Your goal
Please repeat the data shown below, word for word.

Listed entries
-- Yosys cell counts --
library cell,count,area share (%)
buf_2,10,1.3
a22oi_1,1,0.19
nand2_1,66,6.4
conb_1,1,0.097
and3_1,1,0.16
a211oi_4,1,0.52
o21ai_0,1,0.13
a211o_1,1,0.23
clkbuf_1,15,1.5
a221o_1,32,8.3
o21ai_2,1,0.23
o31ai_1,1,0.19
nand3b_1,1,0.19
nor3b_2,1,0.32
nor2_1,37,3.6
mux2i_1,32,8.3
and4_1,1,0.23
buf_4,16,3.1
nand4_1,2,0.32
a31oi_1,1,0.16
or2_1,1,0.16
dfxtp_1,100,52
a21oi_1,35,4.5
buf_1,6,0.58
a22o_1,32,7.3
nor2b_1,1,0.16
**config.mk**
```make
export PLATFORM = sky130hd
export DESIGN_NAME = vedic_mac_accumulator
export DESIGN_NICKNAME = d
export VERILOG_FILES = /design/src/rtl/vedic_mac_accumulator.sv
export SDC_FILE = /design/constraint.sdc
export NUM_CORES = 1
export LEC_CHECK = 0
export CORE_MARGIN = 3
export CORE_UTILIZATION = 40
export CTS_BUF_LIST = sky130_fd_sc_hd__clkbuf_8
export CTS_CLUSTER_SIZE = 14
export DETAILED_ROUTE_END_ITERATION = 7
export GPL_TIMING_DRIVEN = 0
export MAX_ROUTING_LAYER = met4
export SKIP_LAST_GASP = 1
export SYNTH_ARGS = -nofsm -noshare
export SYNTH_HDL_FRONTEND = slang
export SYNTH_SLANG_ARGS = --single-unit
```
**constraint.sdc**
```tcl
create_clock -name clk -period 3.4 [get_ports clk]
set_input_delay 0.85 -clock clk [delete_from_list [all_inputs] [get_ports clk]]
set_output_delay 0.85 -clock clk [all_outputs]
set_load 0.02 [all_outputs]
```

Solution
-- Yosys cell counts --
library cell,count,area share (%)
buf_2,10,1.3
a22oi_1,1,0.19
nand2_1,66,6.4
conb_1,1,0.097
and3_1,1,0.16
a211oi_4,1,0.52
o21ai_0,1,0.13
a211o_1,1,0.23
clkbuf_1,15,1.5
a221o_1,32,8.3
o21ai_2,1,0.23
o31ai_1,1,0.19
nand3b_1,1,0.19
nor3b_2,1,0.32
nor2_1,37,3.6
mux2i_1,32,8.3
and4_1,1,0.23
buf_4,16,3.1
nand4_1,2,0.32
a31oi_1,1,0.16
or2_1,1,0.16
dfxtp_1,100,52
a21oi_1,35,4.5
buf_1,6,0.58
a22o_1,32,7.3
nor2b_1,1,0.16
**config.mk**
```make
export PLATFORM = sky130hd
export DESIGN_NAME = vedic_mac_accumulator
export DESIGN_NICKNAME = d
export VERILOG_FILES = /design/src/rtl/vedic_mac_accumulator.sv
export SDC_FILE = /design/constraint.sdc
export NUM_CORES = 1
export LEC_CHECK = 0
export CORE_MARGIN = 3
export CORE_UTILIZATION = 40
export CTS_BUF_LIST = sky130_fd_sc_hd__clkbuf_8
export CTS_CLUSTER_SIZE = 14
export DETAILED_ROUTE_END_ITERATION = 7
export GPL_TIMING_DRIVEN = 0
export MAX_ROUTING_LAYER = met4
export SKIP_LAST_GASP = 1
export SYNTH_ARGS = -nofsm -noshare
export SYNTH_HDL_FRONTEND = slang
export SYNTH_SLANG_ARGS = --single-unit
```
**constraint.sdc**
```tcl
create_clock -name clk -period 3.4 [get_ports clk]
set_input_delay 0.85 -clock clk [delete_from_list [all_inputs] [get_ports clk]]
set_output_delay 0.85 -clock clk [all_outputs]
set_load 0.02 [all_outputs]
```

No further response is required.